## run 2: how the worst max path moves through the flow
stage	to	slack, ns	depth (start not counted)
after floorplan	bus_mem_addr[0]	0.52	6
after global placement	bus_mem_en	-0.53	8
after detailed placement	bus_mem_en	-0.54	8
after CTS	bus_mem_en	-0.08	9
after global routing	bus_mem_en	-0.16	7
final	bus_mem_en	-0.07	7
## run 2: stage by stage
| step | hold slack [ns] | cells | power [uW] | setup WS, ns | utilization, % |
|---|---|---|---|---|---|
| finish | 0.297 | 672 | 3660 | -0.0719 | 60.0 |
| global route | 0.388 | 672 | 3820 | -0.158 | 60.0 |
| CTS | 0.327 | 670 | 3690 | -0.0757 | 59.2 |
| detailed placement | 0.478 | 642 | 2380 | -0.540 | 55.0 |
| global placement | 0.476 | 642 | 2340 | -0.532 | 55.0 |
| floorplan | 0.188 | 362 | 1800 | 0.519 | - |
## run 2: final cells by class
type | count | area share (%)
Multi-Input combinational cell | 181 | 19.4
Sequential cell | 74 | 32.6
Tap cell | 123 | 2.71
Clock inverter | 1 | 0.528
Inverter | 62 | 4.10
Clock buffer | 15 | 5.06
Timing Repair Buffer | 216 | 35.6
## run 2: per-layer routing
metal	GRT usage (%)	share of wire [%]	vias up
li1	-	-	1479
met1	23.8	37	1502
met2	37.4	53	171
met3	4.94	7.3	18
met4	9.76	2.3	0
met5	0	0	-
--- config.mk ---
export PLATFORM = sky130hd
export DESIGN_NAME = ivt_vector_fetch
export DESIGN_NICKNAME = d
export VERILOG_FILES = /design/src/rtl/ivt_vector_fetch.sv
export SDC_FILE = /design/constraint.sdc
export NUM_CORES = 1
export LEC_CHECK = 0
export BUFFER_PORTS_ARGS = -buffer_cell sky130_fd_sc_hd__buf_2
export CAP_MARGIN = 0
export CORE_MARGIN = 2
export CORE_UTILIZATION = 25
export DETAILED_ROUTE_END_ITERATION = 10
export PLACE_DENSITY = 0.47
export SETUP_SLACK_MARGIN = 0.5
export SKIP_LAST_GASP = 1
export SLEW_MARGIN = 5
export SYNTH_ARGS = -nofsm -noshare
export SYNTH_HDL_FRONTEND = slang
export SYNTH_SLANG_ARGS = --single-unit
--- constraint.sdc ---
create_clock -name clk_i -period 5.1 [get_ports clk_i]
set_input_delay 0.51 -clock clk_i [delete_from_list [all_inputs] [get_ports clk_i]]
set_output_delay 0.51 -clock clk_i [all_outputs]
set_load 0.02 [all_outputs]
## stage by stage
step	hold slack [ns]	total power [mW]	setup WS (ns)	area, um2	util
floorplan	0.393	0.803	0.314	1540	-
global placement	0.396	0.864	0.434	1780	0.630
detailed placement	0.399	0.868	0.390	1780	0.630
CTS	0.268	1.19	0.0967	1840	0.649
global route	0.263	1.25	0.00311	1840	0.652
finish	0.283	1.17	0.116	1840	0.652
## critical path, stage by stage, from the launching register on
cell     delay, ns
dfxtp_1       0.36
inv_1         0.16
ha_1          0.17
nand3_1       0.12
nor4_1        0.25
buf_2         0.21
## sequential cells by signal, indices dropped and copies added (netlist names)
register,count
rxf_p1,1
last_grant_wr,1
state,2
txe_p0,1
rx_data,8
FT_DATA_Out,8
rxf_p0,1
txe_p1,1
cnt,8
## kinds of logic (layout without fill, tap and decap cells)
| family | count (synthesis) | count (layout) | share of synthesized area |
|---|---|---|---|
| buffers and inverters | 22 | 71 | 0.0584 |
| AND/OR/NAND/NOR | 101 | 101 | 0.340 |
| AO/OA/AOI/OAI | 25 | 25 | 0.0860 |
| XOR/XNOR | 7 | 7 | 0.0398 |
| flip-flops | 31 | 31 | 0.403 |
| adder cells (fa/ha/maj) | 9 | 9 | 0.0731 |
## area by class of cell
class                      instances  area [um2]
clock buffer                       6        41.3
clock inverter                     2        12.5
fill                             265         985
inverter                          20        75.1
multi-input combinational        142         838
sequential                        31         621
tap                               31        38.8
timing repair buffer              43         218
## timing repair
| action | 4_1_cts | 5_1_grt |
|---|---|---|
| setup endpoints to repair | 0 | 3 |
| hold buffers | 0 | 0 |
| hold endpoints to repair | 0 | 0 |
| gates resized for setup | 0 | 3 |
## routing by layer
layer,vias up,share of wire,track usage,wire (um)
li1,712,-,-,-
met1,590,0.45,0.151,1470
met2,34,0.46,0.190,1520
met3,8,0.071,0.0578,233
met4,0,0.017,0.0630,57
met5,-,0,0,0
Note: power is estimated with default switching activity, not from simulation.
File: src/rtl/uart_transmitter.sv
// 8N1 UART transmitter with a small byte FIFO in front of the serialiser.
// i_data[0] leaves the line first; each bit is held for CLKS_PER_BIT clocks.
module uart_transmitter #(
    parameter int unsigned CLKS_PER_BIT = 21812,
    parameter int unsigned DEPTH        = 4
) (
    input  logic                         clk,
    input  logic                         r_reset,
    input  logic [0:7]                   i_data,
    input  logic                         i_valid,
    output logic                         o_ready,
    output logic                         o_tx,
    output logic                         o_busy,
    output logic                         o_done,
    output logic [$clog2(DEPTH+1)-1:0]   o_count
);

    localparam int unsigned AW = $clog2(DEPTH);
    localparam int unsigned CW = $clog2(DEPTH + 1);

    localparam logic [1:0] IDLE      = 2'd0;
    localparam logic [1:0] START_BIT = 2'd1;
    localparam logic [1:0] DATA_BITS = 2'd2;
    localparam logic [1:0] STOP_BIT  = 2'd3;

    localparam logic [23:0] LAST_CYCLE = 24'(CLKS_PER_BIT - 1);

    logic [0:7]    mem [DEPTH];
    logic [AW-1:0] wr_ptr;
    logic [AW-1:0] rd_ptr;
    logic [CW-1:0] count;
    logic          full;
    logic          empty;
    logic          push;
    logic          pop;

    logic [1:0]    state;
    logic [23:0]   cycle_cnt;
    logic [3:0]    bit_idx;
    logic [2:0]    next_bit;
    logic [0:7]    shift;
    logic          tx_q;
    logic          bit_end;

    always_comb begin
        full     = (count == CW'(DEPTH));
        empty    = (count == '0);
        push     = i_valid && !full;
        bit_end  = (cycle_cnt == LAST_CYCLE);
        next_bit = bit_idx[2:0] + 3'd1;
        // The head is consumed either from idle or straight out of the last stop-bit cycle.
        pop      = !empty && ((state == IDLE) || ((state == STOP_BIT) && bit_end));
    end

    always_ff @(posedge clk) begin
        if (push) begin
            mem[wr_ptr] <= i_data;
        end
    end

    always_ff @(posedge clk) begin
        if (r_reset) begin
            wr_ptr <= '0;
            rd_ptr <= '0;
            count  <= '0;
        end else begin
            if (push) begin
                wr_ptr <= wr_ptr + 1'b1;
            end
            if (pop) begin
                rd_ptr <= rd_ptr + 1'b1;
            end
            count <= count + CW'(push) - CW'(pop);
        end
    end

    always_ff @(posedge clk) begin
        if (r_reset) begin
            state     <= IDLE;
            cycle_cnt <= '0;
            bit_idx   <= '0;
            shift     <= '0;
            tx_q      <= 1'b1;
        end else begin
            case (state)
                IDLE: begin
                    if (!empty) begin
                        shift     <= mem[rd_ptr];
                        cycle_cnt <= '0;
                        bit_idx   <= '0;
                        tx_q      <= 1'b0;
                        state     <= START_BIT;
                    end
                end
                START_BIT: begin
                    if (bit_end) begin
                        cycle_cnt <= '0;
                        bit_idx   <= '0;
                        tx_q      <= shift[0];
                        state     <= DATA_BITS;
                    end else begin
                        cycle_cnt <= cycle_cnt + 24'd1;
                    end
                end
                DATA_BITS: begin
                    if (bit_end) begin
                        cycle_cnt <= '0;
                        if (bit_idx == 4'd7) begin
                            tx_q  <= 1'b1;
                            state <= STOP_BIT;
                        end else begin
                            bit_idx <= bit_idx + 4'd1;
                            tx_q    <= shift[next_bit];
                        end
                    end else begin
                        cycle_cnt <= cycle_cnt + 24'd1;
                    end
                end
                STOP_BIT: begin
                    if (bit_end) begin
                        cycle_cnt <= '0;
                        if (!empty) begin
                            shift   <= mem[rd_ptr];
                            bit_idx <= '0;
                            tx_q    <= 1'b0;
                            state   <= START_BIT;
                        end else begin
                            state <= IDLE;
                        end
                    end else begin
                        cycle_cnt <= cycle_cnt + 24'd1;
                    end
                end
                default: state <= IDLE;
            endcase
        end
    end

    assign o_ready = !full;
    assign o_tx    = tx_q;
    assign o_busy  = (state != IDLE);
    assign o_done  = (state == STOP_BIT) && bit_end;
    assign o_count = count;

endmodule
[src/rtl/width_splitter_if.sv]
// rtl/width_splitter_if.sv - wide-word in / narrow-beat out handshake bundle for width_splitter
interface width_splitter_if #(
  parameter int DW    = 8,
  parameter int RATIO = 4
);
  localparam int CW = $clog2(RATIO);

  logic [DW*RATIO-1:0] in_data_i;
  logic [CW-1:0]       in_cnt_i;
  logic                in_vld_i;
  logic                in_ready_o;
  logic [DW-1:0]       out_data_o;
  logic                out_last_o;
  logic                out_vld_o;
  logic                out_ready_i;

  // slave: the splitter itself; master: the surrounding upstream/downstream logic
  modport slave (
    input  in_data_i, in_cnt_i, in_vld_i, out_ready_i,
    output in_ready_o, out_data_o, out_last_o, out_vld_o
  );

  modport master (
    output in_data_i, in_cnt_i, in_vld_i, out_ready_i,
    input  in_ready_o, out_data_o, out_last_o, out_vld_o
  );
endinterface

[src/rtl/width_splitter.sv]
// rtl/width_splitter.sv - splits a DW*RATIO word into up to RATIO registered DW-bit beats
module width_splitter #(
  parameter int DW    = 8,
  parameter int RATIO = 4
) (
  input  logic             clk_i,
  input  logic             rst_ni,
  width_splitter_if.slave  bus
);
  localparam int CW = $clog2(RATIO);

  typedef enum logic {
    IDLE = 1'b0,
    SEND = 1'b1
  } state_t;

  state_t              state;
  logic [DW-1:0]       data_q;
  logic                last_q;
  logic [CW-1:0]       idx_q;
  logic [CW-1:0]       cnt_q;
  logic [DW*RATIO-1:0] word_q;

  logic [DW-1:0]       beats [RATIO];
  logic [CW-1:0]       idx_nxt;
  logic                accept;
  logic                take;

  for (genvar k = 0; k < RATIO; k++) begin : g_beat
    assign beats[k] = word_q[k*DW +: DW];
  end

  assign idx_nxt = idx_q + CW'(1);

  // out_ready_i -> in_ready_o is the only combinational path through the block
  assign bus.in_ready_o = (state == IDLE) | (bus.out_ready_i & last_q);
  assign accept         = bus.in_vld_i & bus.in_ready_o;
  assign take           = (state == SEND) & bus.out_ready_i;

  assign bus.out_vld_o  = (state == SEND);
  assign bus.out_data_o = data_q;
  assign bus.out_last_o = last_q;

  always_ff @(posedge clk_i or negedge rst_ni) begin
    if (!rst_ni) begin
      state  <= IDLE;
      data_q <= '0;
      last_q <= 1'b0;
      idx_q  <= '0;
      cnt_q  <= '0;
      word_q <= '0;
    end else if (accept) begin
      // covers both an idle accept and the no-bubble hand-over after the last beat
      state  <= SEND;
      data_q <= bus.in_data_i[DW-1:0];
      last_q <= (bus.in_cnt_i == '0);
      idx_q  <= '0;
      cnt_q  <= bus.in_cnt_i;
      word_q <= bus.in_data_i;
    end else if (take) begin
      if (last_q) begin
        state  <= IDLE;
        last_q <= 1'b0;
      end else begin
        idx_q  <= idx_nxt;
        data_q <= beats[idx_nxt];
        last_q <= (idx_nxt == cnt_q);
      end
    end
  end
endmodule

[src/flat_wrapper.sv]
// flat-port wrapper written by rule: the top's interface ports become plain ports
module width_splitter_flat 
#(
  parameter int DW    = 8,
  parameter int RATIO = 4
)
  (clk_i, rst_ni, bus_in_data_i, bus_in_cnt_i, bus_in_vld_i, bus_out_ready_i, bus_in_ready_o, bus_out_data_o, bus_out_last_o, bus_out_vld_o);
  width_splitter_if #(.DW(DW), .RATIO(RATIO)) bus_i ();
  input  logic clk_i;
  input  logic rst_ni;
  input wire logic [$bits(bus_i.in_data_i)-1:0] bus_in_data_i;
  input wire logic [$bits(bus_i.in_cnt_i)-1:0] bus_in_cnt_i;
  input wire logic [$bits(bus_i.in_vld_i)-1:0] bus_in_vld_i;
  input wire logic [$bits(bus_i.out_ready_i)-1:0] bus_out_ready_i;
  output wire logic [$bits(bus_i.in_ready_o)-1:0] bus_in_ready_o;
  output wire logic [$bits(bus_i.out_data_o)-1:0] bus_out_data_o;
  output wire logic [$bits(bus_i.out_last_o)-1:0] bus_out_last_o;
  output wire logic [$bits(bus_i.out_vld_o)-1:0] bus_out_vld_o;
  assign bus_i.in_data_i = bus_in_data_i;
  assign bus_i.in_cnt_i = bus_in_cnt_i;
  assign bus_i.in_vld_i = bus_in_vld_i;
  assign bus_i.out_ready_i = bus_out_ready_i;
  assign bus_in_ready_o = bus_i.in_ready_o;
  assign bus_out_data_o = bus_i.out_data_o;
  assign bus_out_last_o = bus_i.out_last_o;
  assign bus_out_vld_o = bus_i.out_vld_o;
  width_splitter #(.DW(DW), .RATIO(RATIO)) u_core (.clk_i(clk_i), .rst_ni(rst_ni), .bus(bus_i));
endmodule
[config.mk]
export PLATFORM = sky130hd
export DESIGN_NAME = width_splitter_flat
export DESIGN_NICKNAME = d
export VERILOG_FILES = /design/src/rtl/width_splitter_if.sv /design/src/rtl/width_splitter.sv /design/src/flat_wrapper.sv
export SDC_FILE = /design/constraint.sdc
export NUM_CORES = 1
export LEC_CHECK = 0
export CAP_MARGIN = 20
export CORE_MARGIN = 2
export CORE_UTILIZATION = 50
export CTS_CLUSTER_SIZE = 24
export DETAILED_ROUTE_END_ITERATION = 7
export HOLD_SLACK_MARGIN = 0.08
export PLACE_DENSITY = 0.83
export SLEW_MARGIN = 10
export SYNTH_ARGS = -nofsm -noshare
export SYNTH_HDL_FRONTEND = slang
export SYNTH_SLANG_ARGS = --single-unit
[constraint.sdc]
create_clock -name clk_i -period 4 [get_ports clk_i]
set_input_delay 0.6 -clock clk_i [delete_from_list [all_inputs] [get_ports clk_i]]
set_output_delay 0.6 -clock clk_i [all_outputs]
set_load 0.005 [all_outputs]
==> reports/metrics.csv <==
metric;value;unit
status;complete, no violations;
grt.overflow.total;0;
drt_wl_total;4.01;mm
grt_max_degree;47;
drt_iter0_markers;74;
drt-wirelength-per-cell;16.9;µm
drc;0;
postRouteAntennaNets;0;
rows;23;
synthesis.nets;175;
hold_viol_final;0;
grt_pass1_wl;6.82;mm
r2r_slack;2.12;ns
hp-class;in2async;
p_int;1.31;mW
postSynth.asyncResetShare;1.00;
cts-root-buf;clkbuf_8;
ctsHtreeMaxLevel;2;
final_common_cell;clkdlybuf4s50_1;
p_clk_frac;0.157;
synth_cells;137;
p_total;1.84;mW
viasPerCell;5.59;
crit_path_end_kind;output port;
core_area;0.00403;mm²
place_inst;228;
period_minus_slack;2.58;ns
ys.flop_type;dfrtp_1;
seq_area_frac_synth;0.543;
dieArea;0.00478;mm²
layout_common_cells;47 x clkdlybuf4s50_1, 46 x dfrtp_1, 30 x mux2_2, 6 x clkbuf_8, 5 x mux4_2;
rsz0062_at_grt;false;
syn-cell-area;0.00212;mm²
p_leak;1.16;nW
fin_worst_skew;0.00464;ns
initial_core_util;0.526;
maxCapViolations;0;
io_pins;49;
fin_setup_tns;0;ns
layout-drive-gt1-share;0.305;
path_clk_slew;0.08;ns
hold_ws;0.208;ns
synth.distinct_cells;33;
p_per_area;683;mW/mm²
clk_latency;0.29;ns
antenna_found_initial;0;
synth_edf_count;0;
vdd_drop_max;0.330;mV
swShare;0.286;
instances_no_fill;237;
cts_tree;done;
reg2reg_depth;3;
cts_made_buffers;5;
die_h;69.1;µm
nFillCells;290;
rr_endpoint;u_core.bus.out_data_o[0]$_DFFE_PN0P_;
p_seq_frac;0.471;
critPathMaxFanout;8;
hpwl;2.81;mm
cp-start-kind;input pin;
multiInputGateArea;886;µm²
grt_usage;0.183;
worst_slack;1.42;ns
io_buffers;48;
yosys_register_bits;46;
crit_type;in2out;
cts.sinks;46;
gp_congestion;0.818;
postCtsResizedCells;0;
cts_hold_buf;0;
grt_pass1_vias;1383;
cts_buffer_depth;2;
yosysWarnings;0;
dr_total_vias;1324;
final-seq-area;0.00115;mm²
setup_viol;0;
postCtsSetupBuffers;0;
dp_slack;1.42;ns
synthToLayoutAreaGrowth;26.8;%
nets;224;
switchingPower;0.525;mW
required;3.40;ns
pwr-share-comb;0.372;
max_freq;387;MHz
diodes;0;
worstMarginPinSlew;0.600;ns
arrival;1.98;ns
fp.dieW;69.1;µm
r2r-start;u_core.idx_q[1]$_DFFE_PN0P_;
syn_avg_cell_area;15.5;µm²
firstDrtPassIters;4;
finalCritPeriodShare;0.646;
max_slew_margin;0.600;
maxSlewViolCount;0;
[per-stage QoR]
stage | instance area, µm² | utilization
5_1_grt | 2690 | 0.668
3_5_place_dp | 2580 | 0.640
6_report | 2690 | 0.668
4_1_cts | 2670 | 0.663
2_1_floorplan | 2120 | -
3_3_place_gp | 2580 | 0.640
[power groups by stage]
stage | clock network [mW] | registers (mW) | logic, mW
6_report | 0.288 | 0.865 | 0.683
2_1_floorplan | 0 | 0.792 | 0.545
5_1_grt | 0.319 | 0.897 | 0.738
3_3_place_gp | 0 | 0.857 | 0.661
3_5_place_dp | 0 | 0.870 | 0.689
4_1_cts | 0.292 | 0.865 | 0.692
[cell usage after synthesis (all sizes together), types with 2 or more instances]
cell type | number | area (µm²)
nand2b | 3 | 18.8
mux2 | 30 | 338
mux2i | 2 | 20.0
mux4 | 8 | 191
and3 | 4 | 28.8
nor2b | 3 | 18.8
a21o | 6 | 47.6
nand2 | 4 | 31.3
buf | 6 | 67.6
o21ai | 2 | 10.0
dfrtp | 46 | 1150
o221a | 3 | 33.8
a221o | 4 | 40.0
[flip-flops by register name, indices dropped and copies added (netlist names)]
name,cells
u_core.word_q,32
u_core.bus.out_vld_o,1
u_core.idx_q,2
u_core.bus.out_data_o,8
u_core.bus.out_last_o,1
u_core.cnt_q,2
[layout make-up]
class | instances | area share
clock buffer | 7 | 0.0321
clock inverter | 1 | 0.00186
multi-input combinational | 83 | 0.329
inverter | 1 | 0.00140
tap | 50 | 0.0233
sequential | 46 | 0.428
timing repair buffer | 49 | 0.184
[layer usage]
layer	GRT usage	vias to the layer above	part of all wire
li1	-	612	-
met1	0.232	670	0.41
met2	0.303	36	0.53
met3	0.0424	6	0.040
met4	0.0719	0	0.015
met5	0	-	0
[worst max-delay path, stage by stage]
cell	delay, ns
clkdlybuf4s50_1	0.55
a21bo_2	0.29
clkdlybuf4s50_1	0.54
[logic make-up (layout without fill, tap and decap cells)]
logic type,count (synthesis),after routing,synth area share
multiplexers,40,40,0.259
AND/OR/NAND/NOR,20,20,0.0661
flip-flops,46,46,0.543
buffers and inverters,8,58,0.0395
AO/OA/AOI/OAI,22,22,0.0885
XOR/XNOR,1,1,0.00413
[worst max path at each step]
stage / startpoint / end / slack, ns
global placement: bus_out_ready_i / bus_in_ready_o / 1.43
CTS: bus_out_ready_i / bus_in_ready_o / 1.41
global route: bus_out_ready_i / bus_in_ready_o / 1.36
detailed placement: bus_out_ready_i / bus_in_ready_o / 1.42
finish: bus_out_ready_i / bus_in_ready_o / 1.42
floorplan: bus_out_ready_i / u_core.cnt_q[0]$_DFFE_PN0P_ / 2.41
Note: power is estimated with default switching activity, not from simulation.
--- src/rtl/axi4_mem_rw_bridge.sv ---
`default_nettype none
// ============================================================================
// Module   : axi4_mem_rw_bridge
// Brief    : AXI4 INCR-burst slave that issues one 64-bit helper access per beat.
//            Optional build macro MEM_RANGE_CHECK_EN suppresses out-of-range beats.
// Revision : 1.0
// ============================================================================
module axi4_mem_rw_bridge #(
   parameter int unsigned       ADDR_W = 32,
   parameter logic [ADDR_W-1:0] BASE   = 32'h8000_0000
`ifdef MEM_RANGE_CHECK_EN
   ,parameter logic [63:0]      MEM_WORDS = 64'h0000_0000_1000_0000
`endif
) (
   input  logic              clock,
   input  logic              reset,
   input  logic              awvalid,
   output logic              awready,
   input  logic [ADDR_W-1:0] awaddr,
   input  logic [7:0]        awlen,
   input  logic              wvalid,
   output logic              wready,
   input  logic [63:0]       wdata,
   input  logic [7:0]        wstrb,
   input  logic              wlast,
   output logic              bvalid,
   input  logic              bready,
   output logic [1:0]        bresp,
   input  logic              arvalid,
   output logic              arready,
   input  logic [ADDR_W-1:0] araddr,
   input  logic [7:0]        arlen,
   output logic              rvalid,
   input  logic              rready,
   output logic [63:0]       rdata,
   output logic [1:0]        rresp,
   output logic              rlast,
   output logic              r_enable,
   output logic [63:0]       r_index,
   input  logic [63:0]       r_data,
   output logic              w_enable,
   output logic [63:0]       w_index,
   output logic [63:0]       w_data,
   output logic [63:0]       w_mask
);

   typedef enum logic [1:0] {W_IDLE = 2'd0, W_DATA = 2'd1, W_RESP = 2'd2} wstate_t;
   typedef enum logic [1:0] {R_IDLE = 2'd0, R_REQ = 2'd1, R_DATA = 2'd2} rstate_t;

   // Subtract in ADDR_W bits first so addresses below BASE wrap, then zero-extend.
   function automatic logic [63:0] word_index(input logic [ADDR_W-1:0] addr);
      logic [ADDR_W-1:0] diff;
      diff = addr - BASE;
      return 64'(diff >> 3);
   endfunction

   function automatic logic [63:0] expand(input logic [7:0] strb);
      logic [63:0] m;
      m = '0;
      for (int i = 0; i < 8; i++) m[i*8 +: 8] = {8{strb[i]}};
      return m;
   endfunction

   wstate_t     wstate, wstate_nx;
   rstate_t     rstate, rstate_nx;
   logic [63:0] widx, ridx, aw_idx, ar_idx;
   logic [7:0]  wcnt, rcnt;
   logic        wslv, wdec, wslv_nx, wdec_nx;
   logic        roob;
   logic        w_oob, ar_oob, rn_oob;
   logic        aw_hs, w_hs, ar_hs, r_hs;

   assign aw_idx = word_index(awaddr);
   assign ar_idx = word_index(araddr);

`ifdef MEM_RANGE_CHECK_EN
   assign w_oob  = (widx >= MEM_WORDS);
   assign ar_oob = (ar_idx >= MEM_WORDS);
   assign rn_oob = ((ridx + 64'd1) >= MEM_WORDS);
`else
   assign w_oob  = 1'b0;
   assign ar_oob = 1'b0;
   assign rn_oob = 1'b0;
`endif

   assign aw_hs = awvalid & awready;
   assign w_hs  = wvalid & wready;
   assign ar_hs = arvalid & arready;
   assign r_hs  = rvalid & rready;

   assign wslv_nx = wslv | (wlast != (wcnt == 8'd0));
   assign wdec_nx = wdec | w_oob;

   // ---------------- write channel ----------------
   always_ff @(posedge clock) begin
      if (reset) wstate <= W_IDLE;
      else       wstate <= wstate_nx;
   end

   always_comb begin
      wstate_nx = wstate;
      awready   = 1'b0;
      wready    = 1'b0;
      bvalid    = 1'b0;
      case (wstate)
         W_IDLE: begin
            awready = !reset;
            if (awvalid) wstate_nx = W_DATA;
         end
         W_DATA: begin
            wready = !reset;
            if (wvalid && wcnt == 8'd0) wstate_nx = W_RESP;
         end
         W_RESP: begin
            bvalid = !reset;
            if (bready) wstate_nx = W_IDLE;
         end
         default: wstate_nx = W_IDLE;
      endcase
   end

   always_ff @(posedge clock) begin
      if (reset) begin
         widx     <= '0;
         wcnt     <= '0;
         wslv     <= 1'b0;
         wdec     <= 1'b0;
         bresp    <= 2'b00;
         w_enable <= 1'b0;
         w_index  <= '0;
         w_data   <= '0;
         w_mask   <= '0;
      end else begin
         w_enable <= 1'b0;
         if (aw_hs) begin
            widx <= aw_idx;
            wcnt <= awlen;
            wslv <= 1'b0;
            wdec <= 1'b0;
         end
         if (w_hs) begin
            w_enable <= !w_oob;
            w_index  <= widx;
            w_data   <= wdata;
            w_mask   <= expand(wstrb);
            widx     <= widx + 64'd1;
            wcnt     <= wcnt - 8'd1;
            wslv     <= wslv_nx;
            wdec     <= wdec_nx;
            // Decode error outranks a framing error when both occur in one burst.
            if (wcnt == 8'd0)
               bresp <= wdec_nx ? 2'b11 : (wslv_nx ? 2'b10 : 2'b00);
         end
      end
   end

   // ---------------- read channel ----------------
   always_ff @(posedge clock) begin
      if (reset) rstate <= R_IDLE;
      else       rstate <= rstate_nx;
   end

   always_comb begin
      rstate_nx = rstate;
      arready   = 1'b0;
      r_enable  = 1'b0;
      rvalid    = 1'b0;
      case (rstate)
         R_IDLE: begin
            arready = !reset;
            if (arvalid) rstate_nx = ar_oob ? R_DATA : R_REQ;
         end
         R_REQ: begin
            r_enable  = !reset;
            rstate_nx = R_DATA;
         end
         R_DATA: begin
            rvalid = !reset;
            if (rready) begin
               if (rcnt == 8'd0) rstate_nx = R_IDLE;
               else              rstate_nx = rn_oob ? R_DATA : R_REQ;
            end
         end
         default: rstate_nx = R_IDLE;
      endcase
   end

   always_ff @(posedge clock) begin
      if (reset) begin
         ridx <= '0;
         rcnt <= '0;
         roob <= 1'b0;
      end else if (ar_hs) begin
         ridx <= ar_idx;
         rcnt <= arlen;
         roob <= ar_oob;
      end else if (r_hs && rcnt != 8'd0) begin
         ridx <= ridx + 64'd1;
         rcnt <= rcnt - 8'd1;
         roob <= rn_oob;
      end
   end

   // Helper holds r_data until its next r_enable, so passing it through stays stable.
   assign r_index = ridx;
   assign rdata   = (rvalid && !roob) ? r_data : 64'd0;
   assign rresp   = (rvalid && roob) ? 2'b11 : 2'b00;
   assign rlast   = rvalid && (rcnt == 8'd0);

endmodule
`default_nettype wire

> TASK OBJECTIVE: A single figure is required: the number of lines in the data where the word "endpoints" occurs.

> WRITTEN ANSWER: 2